Inside the front door is a vestibule, which leads to a reception hall with cherry walls and a coffered ceiling. From there, cherry columns flank the opening into the living room which spans the south side of the house and has a large brick fireplace. The dining room has oak wainscot topped with a plate rail, designed in an Arts and Crafts style. The staircase at the middle back of the house leads to the second floor, with four bedrooms, and the stair leads on up to the third floor attic. A hatch in the attic ceiling gives access to the widow's walk on the roof.

Along with local architectural significance, the house was placed on the NRHP for state and local significance in the area of social history, for its association with the Laird family.

==1923 purchase==
In 1923, W. D. Connor bought this house across the street as a gift for his daughter Helen Connor Laird and her husband, the Reverend Melvin Robert Laird. Laird was the pastor of First Presbyterian Church, which the Connors attended when he and Helen married ten years before. They had moved to Illinois and Nebraska, but moved back to Marshfield in 1924 with their first two children, just across the street from Grandpa Connor.

==Helen Connor Laird==
Helen had been active in politics from age 16, when her father was State Chairman of the Republican Party and she put up La Follette signs around the Pleasant Hill neighborhood. While she and her husband lived in Illinois, she started a local Women's Club and a pure milk campaign.
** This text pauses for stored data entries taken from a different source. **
Context: an optimization exercise on an open-source flow, tuned for small area and a short achievable clock period. The choices shown serve that exercise and are no tape-out recipe. Only simulation tests tie the RTL to the original design; equivalence was not proved. Power and IR drop assume default switching activity.

$ cat config.mk
export PLATFORM = sky130hd
export DESIGN_NAME = cic_iq_decim
export DESIGN_NICKNAME = cic_iq_decim
export VERILOG_FILES = /design/flow/design.v
export SDC_FILE = /design/flow/constraint.sdc
export NUM_CORES = 4
export LEC_CHECK = 0
export ABC_AREA = 1
export CAP_MARGIN = 20
export CORE_MARGIN = 2
export CORE_UTILIZATION = 40
export CTS_CLUSTER_DIAMETER = 200
export CTS_CLUSTER_SIZE = 25
export SLEW_MARGIN = 20
$ cat constraint.sdc
create_clock -name core_clock -period 9.5 [get_ports {clk}]
set_input_delay 1.9000 -clock core_clock [delete_from_list [all_inputs] [get_ports {clk}]]
set_output_delay 1.9000 -clock core_clock [all_outputs]
set_load 0.01 [all_outputs]
Background: an optimization exercise with open tools, aiming at small area and few clock cycles. Do not read the settings as production practice.
At most, simulation tests tie the RTL to the original design; equivalence was not proved.
Power figures rest on the tool's default switching activity, not on a simulated workload.

Design led_pattern_sequencer, start of the top module:
module led_pattern_sequencer
(
    input  logic        i_clk,
    input  logic        i_rst_n,
    input  logic        i_cfg_we,
    input  logic [2:0]  i_cfg_idx,
    input  logic [31:0] i_cfg_data,
    input  logic        i_in_valid,
    output logic        o_in_stall,
    input  logic [1:0]  i_kind,
    input  logic [31:0] i_now_ms,
    input  logic [3:0]  i_pattern_id,
    output logic        o_out_valid,
    input  logic        i_out_stall,
    output logic [3:0]  o_pixel_index,
    output logic [7:0]  o_red,
    output logic [7:0]  o_green,
    output logic [7:0]  o_blue,
    output logic [7:0]  o_brightness,
    output logic [3:0]  o_pattern_shown,
    output logic        o_last
);
For scale: ~22,000 sq um of cells after synthesis.
clock: 10.0 ns
lec_check: 0
cap_margin: 20
core_margin: 2
core_utilization: 55
cts_buf_list: sky130_fd_sc_hd__clkbuf_16
cts_cluster_diameter: 80
cts_cluster_size: 20
gpl_timing_driven: 0
slew_margin: 20
standard.sh (not shown) runs the stock make flow with config.mk's settings and CLKGATE_MAP_FILE= SYNTH_SCRIPT=/design/flow/synth_recipe.tcl, a recipe that flattens the netlist after the stock synthesis.
==> flow/flow/run.sh <==
#!/bin/bash
# Own layout flow: the standard flow (standard.sh) with two changes:
#  - synthesis maps the logic with an area-oriented ABC script (flow/abc_speed.script),
#    everything else in synthesis unchanged (same registers, same names);
#  - port buffers use sky130_fd_sc_hd__buf_1 instead of the default buffer cell.
# Every tool writes its full log under orfs/logs/ (ORFS); make's output goes to make_flow.log.
set -euo pipefail
here="$PWD"
rm -rf "$here/scripts_own"
cp -r "$FLOW_HOME/scripts" "$here/scripts_own"
cp "$here/flow/abc_speed.script" "$here/scripts_own/abc_speed.script"
export BUFFER_PORTS_ARGS="-buffer_cell sky130_fd_sc_hd__buf_1"
bash standard.sh "SCRIPTS_DIR=$here/scripts_own" "BUFFER_PORTS_ARGS=$BUFFER_PORTS_ARGS" finish > "$here/make_flow.log" 2>&1
==> flow/flow/abc_speed.script <==
&get -n
&st
&syn2
&dch -f
&nf -a
&st
&syn2
&dch -f
&nf -a
&st
&syn2
&dch -f
&nf -a
&put
buffer -c
topo
stime -c
upsize -c
dnsize -c
The baseline produced a clean layout.
Testbench counts at the start, summed over its fixed seeds: cycles 34,724.
Background: an optimization exercise with open tools, aiming at small area. Do not read the settings as production practice.
For this run, only the layout was checked, not whether the RTL still works.
Power and IR drop assume default switching activity.

`design/flow/config.mk`:
```
export PLATFORM = sky130hd
export DESIGN_NAME = matrix_alu
export DESIGN_NICKNAME = matrix_alu
export VERILOG_FILES = /design/flow/design.v
export SDC_FILE = /design/flow/constraint.sdc
export NUM_CORES = 4
export LEC_CHECK = 0
export CAP_MARGIN = 20
export CORE_MARGIN = 2
export CORE_UTILIZATION = 40
export CTS_BUF_LIST = sky130_fd_sc_hd__clkbuf_4
export SLEW_MARGIN = 20
export SYNTH_HIERARCHICAL = 1
```
`design/flow/constraint.sdc`:
```
create_clock -name core_clock -period 8.0 [get_ports {clk}]
set_input_delay 1.6000 -clock core_clock [delete_from_list [all_inputs] [get_ports {clk}]]
set_output_delay 1.6000 -clock core_clock [all_outputs]
set_load 0.01 [all_outputs]
```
She also advocated for a public playground and a YMCA "where men and boys of all classes will find a welcome." She championed women's suffrage, asserting that "a hand in government will make woman a truer, more active being with a broader horizon." She was the keynote speaker in Marshfield's Armistice Day celebration in 1918. By 1926 she had a reputation as an advocate for the World Court and by 1936, she was Wisconsin chairperson of The Cause and Cure of War.

In 1940 she was elected first woman president of the Marshfield Board of Education. In 1945 she resigned from the Daughters of the American Revolution when it sponsored a "white artists-only" show in Washington D.C. She supported libraries all along and in 1950 was appointed to Wisconsin's State Library Board. Starting in 1951 she served on the UW Board of Regents.

==Melvin R. Laird Sr.==
Helen's husband Melvin R. Laird Sr. had served as president of Lincoln College in Illinois. In WWI he served as an army chaplain in Europe. After returning to Marshfield, he became a director of the Connor Lumber and Land Company, and was active in civic affairs. He served as chairman of the Wood County Citizen's Committee on Public Welfare, he served on the board of the Wood County Asylum, he chaired the Wood County Board of Supervisors, and he served as a state Senator from 1941 to his death in 1946.

Helen and Melvin Sr. raised four sons in the house. Of them, Melvin Robert Laird was most prominent, filling his father's seat in the State Senate, then serving in the U.S. House of Representatives, then as Secretary of Defense under Richard Nixon.